__Work instruction__:
Could you reproduce all of the entries below without a single change?
Data section start
File: config.mk
export PLATFORM = sky130hd
export DESIGN_NAME = pll_div_bank
export DESIGN_NICKNAME = d
export VERILOG_FILES = /design/src/rtl/pll_div_bank.sv
export SDC_FILE = /design/constraint.sdc
export NUM_CORES = 1
export LEC_CHECK = 0
export ABC_AREA = 1
export CORE_ASPECT_RATIO = 0.7
export CORE_MARGIN = 2
export CORE_UTILIZATION = 45
export CTS_CLUSTER_DIAMETER = 60
export DETAILED_ROUTE_END_ITERATION = 12
export GPL_ROUTABILITY_DRIVEN = 0
export SYNTH_ARGS = -nofsm -noshare
export SYNTH_HDL_FRONTEND = slang
export SYNTH_SLANG_ARGS = --single-unit
File: constraint.sdc
create_clock -name inclk0 -period 5.34 [get_ports inclk0]
set_input_delay 1.068 -clock inclk0 [delete_from_list [all_inputs] [get_ports inclk0]]
set_output_delay 1.068 -clock inclk0 [all_outputs]
set_load 0.01 [all_outputs]
File: src/rtl/pll_div_bank.sv
// rtl/pll_div_bank.sv - clock-divider bank with runtime ratio/phase reprogramming and lock detect
// Optional macro CLKEN_OUT_EN adds per-channel clock-enable pulses on port ce.
module pll_div_bank #(
  parameter int NUM_CH      = 3,
  parameter int CNT_W       = 16,
  parameter int DEF_DIV     = 2,
  parameter int DEF_PHASE   = 0,
  parameter int LOCK_CYCLES = 1000,
  localparam int CH_W = (NUM_CH > 1) ? $clog2(NUM_CH) : 1,
  localparam int LC_W = $clog2(LOCK_CYCLES + 1)
) (
  input  logic              inclk0,
  input  logic              areset,
  input  logic              cfg_valid,
  output logic              cfg_ready,
  input  logic [CH_W-1:0]   cfg_ch,
  input  logic [CNT_W-1:0]  cfg_div,
  input  logic [CNT_W-1:0]  cfg_phase,
  output logic              cfg_err,
  output logic [NUM_CH-1:0] c,
`ifdef CLKEN_OUT_EN
  output logic [NUM_CH-1:0] ce,
`endif
  output logic              locked
);

  logic [CNT_W-1:0] div_q [NUM_CH];
  logic [CNT_W-1:0] div_d [NUM_CH];
  logic [CNT_W-1:0] cnt_q [NUM_CH];
  logic [CNT_W-1:0] cnt_d [NUM_CH];
  logic [CNT_W-1:0] cnt_nxt [NUM_CH];
  logic [NUM_CH-1:0] c_q, c_d, wrap, hit;
  logic [LC_W-1:0]  lock_cnt_q;
  logic             locked_q, areset_q, err_q;
  logic             pend_q;
  logic [CH_W-1:0]  pend_ch_q;
  logic [CNT_W-1:0] pend_div_q, pend_phase_q;
  logic             accept, bad, apply;

  assign cfg_ready = !areset_q && !pend_q;
  assign cfg_err   = err_q;
  assign c         = c_q;
  assign locked    = locked_q;

  // A pending update replaces the wrap of its channel, so every period completes before the switch.
  always_comb begin
    accept = cfg_valid && cfg_ready;
    bad    = (int'(cfg_ch) >= NUM_CH) || (cfg_div < CNT_W'(2)) || (cfg_phase >= cfg_div);
    apply  = 1'b0;
    wrap   = '0;
    hit    = '0;
    c_d    = '0;
    for (int i = 0; i < NUM_CH; i++) begin
      wrap[i]    = (cnt_q[i] == div_q[i] - CNT_W'(1));
      hit[i]     = pend_q && (int'(pend_ch_q) == i) && wrap[i];
      cnt_nxt[i] = wrap[i] ? '0 : cnt_q[i] + CNT_W'(1);
      if (hit[i]) begin
        div_d[i] = pend_div_q;
        cnt_d[i] = pend_phase_q;
        c_d[i]   = (pend_phase_q < (pend_div_q >> 1));
      end else begin
        div_d[i] = div_q[i];
        cnt_d[i] = cnt_nxt[i];
        c_d[i]   = (cnt_nxt[i] < (div_q[i] >> 1));
      end
      apply = apply | hit[i];
    end
  end

  always_ff @(posedge inclk0) begin
    if (areset) begin
      for (int i = 0; i < NUM_CH; i++) begin
        div_q[i] <= CNT_W'(DEF_DIV);
        cnt_q[i] <= CNT_W'(DEF_PHASE);
      end
      c_q          <= '0;
      lock_cnt_q   <= '0;
      locked_q     <= 1'b0;
      areset_q     <= 1'b1;
      err_q        <= 1'b0;
      pend_q       <= 1'b0;
      pend_ch_q    <= '0;
      pend_div_q   <= '0;
      pend_phase_q <= '0;
    end else begin
      for (int i = 0; i < NUM_CH; i++) begin
        div_q[i] <= div_d[i];
        cnt_q[i] <= cnt_d[i];
      end
      c_q      <= c_d;
      areset_q <= 1'b0;
      err_q    <= accept && bad;
      if (accept && !bad) begin
        pend_q       <= 1'b1;
        pend_ch_q    <= cfg_ch;
        pend_div_q   <= cfg_div;
        pend_phase_q <= cfg_phase;
      end else if (apply) begin
        pend_q <= 1'b0;
      end
      if (apply) begin
        lock_cnt_q <= '0;
        locked_q   <= 1'b0;
      end else begin
        if (lock_cnt_q < LC_W'(LOCK_CYCLES)) lock_cnt_q <= lock_cnt_q + LC_W'(1);
        locked_q <= (lock_cnt_q == LC_W'(LOCK_CYCLES));
      end
    end
  end

`ifdef CLKEN_OUT_EN
  logic [NUM_CH-1:0] ce_q;
  assign ce = ce_q;

  always_ff @(posedge inclk0) begin
    if (areset) ce_q <= '0;
    else        ce_q <= wrap | hit;
  end
`endif

endmodule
Data section end
__Expected answer__:
File: config.mk
export PLATFORM = sky130hd
export DESIGN_NAME = pll_div_bank
export DESIGN_NICKNAME = d
export VERILOG_FILES = /design/src/rtl/pll_div_bank.sv
export SDC_FILE = /design/constraint.sdc
export NUM_CORES = 1
export LEC_CHECK = 0
export ABC_AREA = 1
export CORE_ASPECT_RATIO = 0.7
export CORE_MARGIN = 2
export CORE_UTILIZATION = 45
export CTS_CLUSTER_DIAMETER = 60
export DETAILED_ROUTE_END_ITERATION = 12
export GPL_ROUTABILITY_DRIVEN = 0
export SYNTH_ARGS = -nofsm -noshare
export SYNTH_HDL_FRONTEND = slang
export SYNTH_SLANG_ARGS = --single-unit
File: constraint.sdc
create_clock -name inclk0 -period 5.34 [get_ports inclk0]
set_input_delay 1.068 -clock inclk0 [delete_from_list [all_inputs] [get_ports inclk0]]
set_output_delay 1.068 -clock inclk0 [all_outputs]
set_load 0.01 [all_outputs]
File: src/rtl/pll_div_bank.sv
// rtl/pll_div_bank.sv - clock-divider bank with runtime ratio/phase reprogramming and lock detect
// Optional macro CLKEN_OUT_EN adds per-channel clock-enable pulses on port ce.
module pll_div_bank #(
  parameter int NUM_CH      = 3,
  parameter int CNT_W       = 16,
  parameter int DEF_DIV     = 2,
  parameter int DEF_PHASE   = 0,
  parameter int LOCK_CYCLES = 1000,
  localparam int CH_W = (NUM_CH > 1) ? $clog2(NUM_CH) : 1,
  localparam int LC_W = $clog2(LOCK_CYCLES + 1)
) (
  input  logic              inclk0,
  input  logic              areset,
  input  logic              cfg_valid,
  output logic              cfg_ready,
  input  logic [CH_W-1:0]   cfg_ch,
  input  logic [CNT_W-1:0]  cfg_div,
  input  logic [CNT_W-1:0]  cfg_phase,
  output logic              cfg_err,
  output logic [NUM_CH-1:0] c,
`ifdef CLKEN_OUT_EN
  output logic [NUM_CH-1:0] ce,
`endif
  output logic              locked
);

  logic [CNT_W-1:0] div_q [NUM_CH];
  logic [CNT_W-1:0] div_d [NUM_CH];
  logic [CNT_W-1:0] cnt_q [NUM_CH];
  logic [CNT_W-1:0] cnt_d [NUM_CH];
  logic [CNT_W-1:0] cnt_nxt [NUM_CH];
  logic [NUM_CH-1:0] c_q, c_d, wrap, hit;
  logic [LC_W-1:0]  lock_cnt_q;
  logic             locked_q, areset_q, err_q;
  logic             pend_q;
  logic [CH_W-1:0]  pend_ch_q;
  logic [CNT_W-1:0] pend_div_q, pend_phase_q;
  logic             accept, bad, apply;

  assign cfg_ready = !areset_q && !pend_q;
  assign cfg_err   = err_q;
  assign c         = c_q;
  assign locked    = locked_q;

  // A pending update replaces the wrap of its channel, so every period completes before the switch.
  always_comb begin
    accept = cfg_valid && cfg_ready;
    bad    = (int'(cfg_ch) >= NUM_CH) || (cfg_div < CNT_W'(2)) || (cfg_phase >= cfg_div);
    apply  = 1'b0;
    wrap   = '0;
    hit    = '0;
    c_d    = '0;
    for (int i = 0; i < NUM_CH; i++) begin
      wrap[i]    = (cnt_q[i] == div_q[i] - CNT_W'(1));
      hit[i]     = pend_q && (int'(pend_ch_q) == i) && wrap[i];
      cnt_nxt[i] = wrap[i] ? '0 : cnt_q[i] + CNT_W'(1);
      if (hit[i]) begin
        div_d[i] = pend_div_q;
        cnt_d[i] = pend_phase_q;
        c_d[i]   = (pend_phase_q < (pend_div_q >> 1));
      end else begin
        div_d[i] = div_q[i];
        cnt_d[i] = cnt_nxt[i];
        c_d[i]   = (cnt_nxt[i] < (div_q[i] >> 1));
      end
      apply = apply | hit[i];
    end
  end

  always_ff @(posedge inclk0) begin
    if (areset) begin
      for (int i = 0; i < NUM_CH; i++) begin
        div_q[i] <= CNT_W'(DEF_DIV);
        cnt_q[i] <= CNT_W'(DEF_PHASE);
      end
      c_q          <= '0;
      lock_cnt_q   <= '0;
      locked_q     <= 1'b0;
      areset_q     <= 1'b1;
      err_q        <= 1'b0;
      pend_q       <= 1'b0;
      pend_ch_q    <= '0;
      pend_div_q   <= '0;
      pend_phase_q <= '0;
    end else begin
      for (int i = 0; i < NUM_CH; i++) begin
        div_q[i] <= div_d[i];
        cnt_q[i] <= cnt_d[i];
      end
      c_q      <= c_d;
      areset_q <= 1'b0;
      err_q    <= accept && bad;
      if (accept && !bad) begin
        pend_q       <= 1'b1;
        pend_ch_q    <= cfg_ch;
        pend_div_q   <= cfg_div;
        pend_phase_q <= cfg_phase;
      end else if (apply) begin
        pend_q <= 1'b0;
      end
      if (apply) begin
        lock_cnt_q <= '0;
        locked_q   <= 1'b0;
      end else begin
        if (lock_cnt_q < LC_W'(LOCK_CYCLES)) lock_cnt_q <= lock_cnt_q + LC_W'(1);
        locked_q <= (lock_cnt_q == LC_W'(LOCK_CYCLES));
      end
    end
  end

`ifdef CLKEN_OUT_EN
  logic [NUM_CH-1:0] ce_q;
  assign ce = ce_q;

  always_ff @(posedge inclk0) begin
    if (areset) ce_q <= '0;
    else        ce_q <= wrap | hit;
  end
`endif

endmodule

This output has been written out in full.